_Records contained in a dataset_
==> inputs of run Z <==
==> flow/design.v <==
    `timescale 1ns / 1ps
    module chip8_cpu (
        input wire clk,
        input wire reset,
        input wire [7:0] mem_data_in,
        input wire [15:0] key_pressed,
        output reg mem_read,
        output reg [11:0] mem_addr_out,
        output reg [7:0] mem_data_out,
        output reg mem_write
    );
        reg [11:0]    pc;
        reg [11:0]    I;
        reg [7:0]     V[0:15];
        reg [15:0]    opcode;
        reg [3:0]     state;
        reg [3:0]     pc_data;
        reg [11:0]    stack[0:15];
        reg [7:0]     opcode_fh;
        reg [7:0]     opcode_sh;
        reg [7:0]     delay_timer,sound_timer; 
        reg [20:0]    one_hz;
        reg [3:0]     i;
        reg [15:0]    lfsr;       
        reg [1:0]     bcd_step;   
        wire [7:0]    vx = V[opcode[11:8]];
        wire [7:0]    vy = V[opcode[7:4]];
        wire [8:0]    add_xy = {1'b0, vx} + {1'b0, vy};
        wire [7:0]    bcd_h = vx / 8'd100;
        wire [7:0]    bcd_t = (vx / 8'd10) % 8'd10;
        wire [7:0]    bcd_o = vx % 8'd10;
        reg  [3:0]    key_idx;
        integer       k;
        always @(*) begin
            key_idx = 4'd0;
            for (k = 15; k >= 0; k = k - 1)
                if (key_pressed[k]) key_idx = k[3:0];
        end
        localparam FETCH1 = 0;
        localparam FETCH1_WAIT = 1;
        localparam FETCH2 = 2;
        localparam FETCH2_WAIT = 3;
        localparam LASTFETCH = 4;
        localparam EXECUTE = 5;
        localparam LASTFETCH_WAIT = 6;
        localparam STORE = 7;
        localparam RETRIEVE = 8;
        localparam RETRIEVE_WAIT = 9;
        localparam RETRIEVE_WAIT2 = 10;
        localparam BCD = 11;
        localparam KEYWAIT = 12;
        always @(posedge clk or posedge reset) begin
            if(reset) begin
                pc <= 12'h200;
                state <= FETCH1;
                opcode <= 0;
                I <= 12'd0;
                opcode_fh <= 0;
                opcode_sh <= 0;
                mem_read <= 0;
                mem_write <= 0;
                delay_timer <= 0;
                pc_data <= 0;
                one_hz <= 0;
                sound_timer <= 0;
                lfsr <= 16'hACE1;
                bcd_step <= 0;
            end else begin
                if (one_hz == 833333) begin  
                    one_hz <= 0;
                    if (delay_timer > 0)
                        delay_timer <= delay_timer - 1;
                    if (sound_timer > 0)
                        sound_timer <= sound_timer - 1;
                end else begin
                    one_hz <= one_hz + 1;
                end
                mem_read <= 0;
                mem_write <= 0;
            case(state)
                FETCH1: begin
                    mem_addr_out <= pc;
                    mem_read <= 1;
                    state <= FETCH1_WAIT;
                end
                FETCH1_WAIT: begin
                    state <= FETCH2;
                end
                FETCH2: begin
                    opcode_fh <= mem_data_in;
                    mem_addr_out <= pc + 1;
                    mem_read <= 1;
                    state <= FETCH2_WAIT;
                end
                FETCH2_WAIT: begin
                    state <= LASTFETCH;
                end
                LASTFETCH: begin
                    opcode_sh <= mem_data_in;
                    state <= LASTFETCH_WAIT;
                end 
                LASTFETCH_WAIT: begin
                    opcode <= {opcode_fh, opcode_sh};
                    state <= EXECUTE;
                end
                EXECUTE: begin
                    pc <= pc + 2;
                    state <= FETCH1;
                    case(opcode[15:12])                     
                        4'h6: begin
                            V[opcode[11:8]] <= opcode[7:0];
                        end
                        4'h7: begin
                            V[opcode[11:8]] <= V[opcode[11:8]] + opcode[7:0];
                        end
                        4'h1: begin
                            pc <= opcode[11:0];
                        end 
                        4'h2: begin
                            stack[pc_data] <= pc + 2;
                            pc <= opcode[11:0];
                            pc_data <= pc_data + 1;
                        end
                        4'h9: begin
                            if (vx != vy)
                                pc <= pc + 4;
                        end
                        4'h5: begin
                            if (vx == vy)
                                pc <= pc + 4;
                        end
                        4'h3: begin
                            if (vx == opcode[7:0])
                                pc <= pc + 4;
                        end
                        4'h4: begin
                            if (vx != opcode[7:0])
                                pc <= pc + 4;
                        end
                        4'h8: begin
                            case(opcode[3:0])
                                4'h0: V[opcode[11:8]] <= vy;
                                4'h1: V[opcode[11:8]] <= vx | vy;
                                4'h2: V[opcode[11:8]] <= vx & vy;
                                4'h3: V[opcode[11:8]] <= vx ^ vy;
                                4'h4: begin
                                    V[opcode[11:8]] <= add_xy[7:0];
                                    V[15] <= {7'd0, add_xy[8]};
                                end
                                4'h5: begin
                                    V[opcode[11:8]] <= vx - vy;
                                    V[15] <= {7'd0, vx >= vy};
                                end
                                4'h6: begin
                                    V[opcode[11:8]] <= vx >> 1;
                                    V[15] <= {7'd0, vx[0]};
                                end 
                                4'h7: begin
                                    V[opcode[11:8]] <= vy - vx;
                                    V[15] <= {7'd0, vy >= vx};
                                end
                                4'hE: begin
                                    V[opcode[11:8]] <= vx << 1;
                                    V[15] <= {7'd0, vx[7]};
                                end
                                default: ;
                            endcase
                        end
                        4'hA: begin 
                            I <= opcode[11:0];
                        end
                        4'hB: begin
                            pc <= opcode[11:0] + {4'd0, V[0]};
                        end
                        4'hC: begin
                            V[opcode[11:8]] <= opcode[7:0] & lfsr[7:0];
                            lfsr <= {lfsr[14:0], lfsr[15] ^ lfsr[13] ^ lfsr[12] ^ lfsr[10]};
                        end
                        4'hE: begin
                            case(opcode[7:0])
                                8'h9E: begin
                                    if (key_pressed[vx[3:0]])
                                        pc <= pc + 4;
                                end
                                8'hA1: begin
                                    if (key_pressed[vx[3:0]] != 1)
                                        pc <= pc + 4;
                                end
                                default: ;
                            endcase        
                        end    
                        4'hF: begin
                            case(opcode[7:0])
                                8'h07: begin
                                    V[opcode[11:8]] <= delay_timer;
                                end
                                8'h0A: begin
                                    pc <= pc;
                                    state <= KEYWAIT;
                                end
                                8'h15: begin
                                    delay_timer <= V[opcode[11:8]];
                                end
                                8'h18: begin
                                    sound_timer <= V[opcode[11:8]];
                                end
                                8'h1E: begin
                                    I <= I + V[opcode[11:8]];
                                end
                                8'h29: begin
                                    I <= {8'd0, vx[3:0]} * 12'd5;
                                end
                                8'h33: begin
                                    pc <= pc;
                                    bcd_step <= 0;
                                    state <= BCD;
                                end
                                8'h55: begin
                                    pc <= pc;
                                    i <= 0;
                                    state <= STORE;
                                end
                                8'h65: begin
                                    pc <= pc;
                                    i <= 0;
                                    state <= RETRIEVE;
                                end 
                                default: ;
                            endcase
                        end
                        4'hD: begin    
                        end
                        4'h0: begin
                            if (opcode[11:0] == 12'h0EE) begin
                                pc <= stack[pc_data - 1];
                                pc_data <= pc_data - 1;
                            end
                        end
                        default: ;
                    endcase 
                end
                STORE: begin 
                    mem_addr_out <= I + i;
                    mem_data_out <= V[i];
                    mem_write <= 1;
                    if (i == opcode[11:8]) begin
                        pc <= pc + 2;
                        state <= FETCH1;
                    end else begin
                        i <= i+1;
                        state <= STORE;
                    end
                end
                RETRIEVE: begin
                    mem_addr_out <= I + i;
                    mem_read <= 1;
                    state <= RETRIEVE_WAIT;
                end
                RETRIEVE_WAIT: begin
                    state <= RETRIEVE_WAIT2;
                end
                RETRIEVE_WAIT2: begin
                  V[i] <= mem_data_in;
                  if (i == opcode[11:8]) begin
                      pc <= pc + 2;
                      state <= FETCH1;
                  end else begin
                      i <= i + 1;
                      state <= RETRIEVE;
                  end
                end
                BCD: begin
                    mem_addr_out <= I + bcd_step;
                    mem_data_out <= (bcd_step == 0) ? bcd_h : (bcd_step == 1) ? bcd_t : bcd_o;
                    mem_write <= 1;
                    if (bcd_step == 2) begin
                        pc <= pc + 2;
                        state <= FETCH1;
                    end else begin
                        bcd_step <= bcd_step + 1;
                    end
                end
                KEYWAIT: begin
                    if (key_pressed != 16'd0) begin
                        V[opcode[11:8]] <= {4'd0, key_idx};
                        pc <= pc + 2;
                        state <= FETCH1;
                    end
                end
                default: state <= FETCH1;
            endcase
          end
        end
    endmodule
==> flow/run.sh <==
#!/bin/bash
# the make line also repeats each setting of config.mk as NAME=value (left out here)
make -C /OpenROAD-flow-scripts/flow DESIGN_CONFIG=/design/flow/config.mk WORK_HOME=/design/flow/orfs CLKGATE_MAP_FILE= finish
==> flow/config.mk <==
export PLATFORM = sky130hd
export DESIGN_NAME = chip8_cpu
export DESIGN_NICKNAME = chip8_cpu
export VERILOG_FILES = /design/flow/design.v
export SDC_FILE = /design/flow/constraint.sdc
export NUM_CORES = 4
export LEC_CHECK = 0
export ABC_AREA = 0
export CAP_MARGIN = 20
export CELL_PAD_IN_SITES_DETAIL_PLACEMENT = 0
export CELL_PAD_IN_SITES_GLOBAL_PLACEMENT = 1
export CORE_ASPECT_RATIO = 0.84
export CORE_MARGIN = 2
export CORE_UTILIZATION = 64
export CTS_CLUSTER_DIAMETER = 160
export GPL_TIMING_DRIVEN = 1
export PLACE_DENSITY_LB_ADDON = 0.17
export SETUP_SLACK_MARGIN = 1.19
export SLEW_MARGIN = 20
==> flow/constraint.sdc <==
create_clock -name core_clock -period 20.7 [get_ports {clk}]
set_input_delay 4.1400 -clock core_clock [delete_from_list [all_inputs] [get_ports {clk}]]
set_output_delay 4.1400 -clock core_clock [all_outputs]
set_load 0.01 [all_outputs]
==> inputs of run R, as changes to run Z <==
ABC_AREA = 1   (was 0)
CAP_MARGIN = 35   (was 20)
CELL_PAD_IN_SITES_DETAIL_PLACEMENT = 2   (was 0)
CORE_ASPECT_RATIO = 0.62   (was 0.84)
CORE_MARGIN = 9   (was 2)
CORE_UTILIZATION = 49   (was 64)
CTS_CLUSTER_DIAMETER = 329   (was 160)
CTS_CLUSTER_SIZE = 90   (was not set)
GPL_ROUTABILITY_DRIVEN = 1   (was not set)
MAX_ROUTING_LAYER = met5   (was not set)
MIN_ROUTING_LAYER = met1   (was not set)
PLACE_DENSITY_LB_ADDON = 0.28   (was 0.17)
SETUP_SLACK_MARGIN = not set   (was 1.19)
SLEW_MARGIN = 35   (was 20)
TNS_END_PERCENT = 80   (was not set)
==> flow/constraint.sdc (replaced) <==
create_clock -name core_clock -period 17.5 [get_ports {clk}]
set_input_delay 3.5000 -clock core_clock [delete_from_list [all_inputs] [get_ports {clk}]]
set_output_delay 3.5000 -clock core_clock [all_outputs]
set_load 0.01 [all_outputs]
==> inputs of run G, as changes to run Z <==
ABC_AREA = not set   (was 0)
CELL_PAD_IN_SITES_DETAIL_PLACEMENT = not set   (was 0)
CELL_PAD_IN_SITES_GLOBAL_PLACEMENT = not set   (was 1)
CORE_ASPECT_RATIO = not set   (was 0.84)
CORE_UTILIZATION = 15   (was 64)
CTS_CLUSTER_DIAMETER = not set   (was 160)
GPL_TIMING_DRIVEN = not set   (was 1)
PLACE_DENSITY_LB_ADDON = not set   (was 0.17)
SETUP_SLACK_MARGIN = not set   (was 1.19)
==> flow/constraint.sdc (replaced) <==
create_clock -name core_clock -period 11.7 [get_ports {clk}]
set_input_delay 2.3400 -clock core_clock [delete_from_list [all_inputs] [get_ports {clk}]]
set_output_delay 2.3400 -clock core_clock [all_outputs]
set_load 0.01 [all_outputs]
==> qor summary <==
Result of the run: run G finished clean; run R did not finish; run Z finished clean
Failing step: run G -; run R 3_5_place_dp; run Z -
Largest incremental delay on the critical path: run G 0.53 ns; run R -; run Z 1.03 ns
Total stage count of the critical path: run G 52; run R -; run Z 54
Chip Height: run G 438 um; run R 204 um; run Z 197 um
Fraction of area in registers: run G 39.4%; run R -; run Z 43.1%
Number of global-route vias before repair: run G 23200; run R -; run Z 23400
Hold slack: run G 0.319 ns; run R -; run Z 0.349 ns
Max_slew headroom: run G 26.7%; run R -; run Z 17.8%
Type of origin of the critical path: run G flip-flop; run R -; run Z flip-flop
DP Worst Slack: run G -0.125 ns; run R -; run Z 7.33 ns
Power spent charging and discharging nets: run G 1.73 mW; run R -; run Z 0.946 mW
Setup TNS: run G 0 ns; run R -; run Z 0 ns
Post-CTS Resized: run G 2; run R -; run Z 0
Power in combinational cells: run G 1.38 mW; run R -; run Z 0.759 mW
Power group with the largest share: run G sequential cells; run R -; run Z sequential cells
Clock latency reported for the late side of the worst-skew pair: run G 0.66 ns; run R -; run Z 0.63 ns
Layout Utilization: run G 18.1%; run R -; run Z 71.4%
Remaining design rule violation count: run G 0; run R -; run Z 0
No activity file was given, so power comes from the tool's default toggle rates.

_WHAT IS EXPECTED_
Find the lines that mention "count" in the entries and show them.

_SOLVED EXERCISE_
Total stage count of the critical path: run G 52; run R -; run Z 54
Remaining design rule violation count: run G 0; run R -; run Z 0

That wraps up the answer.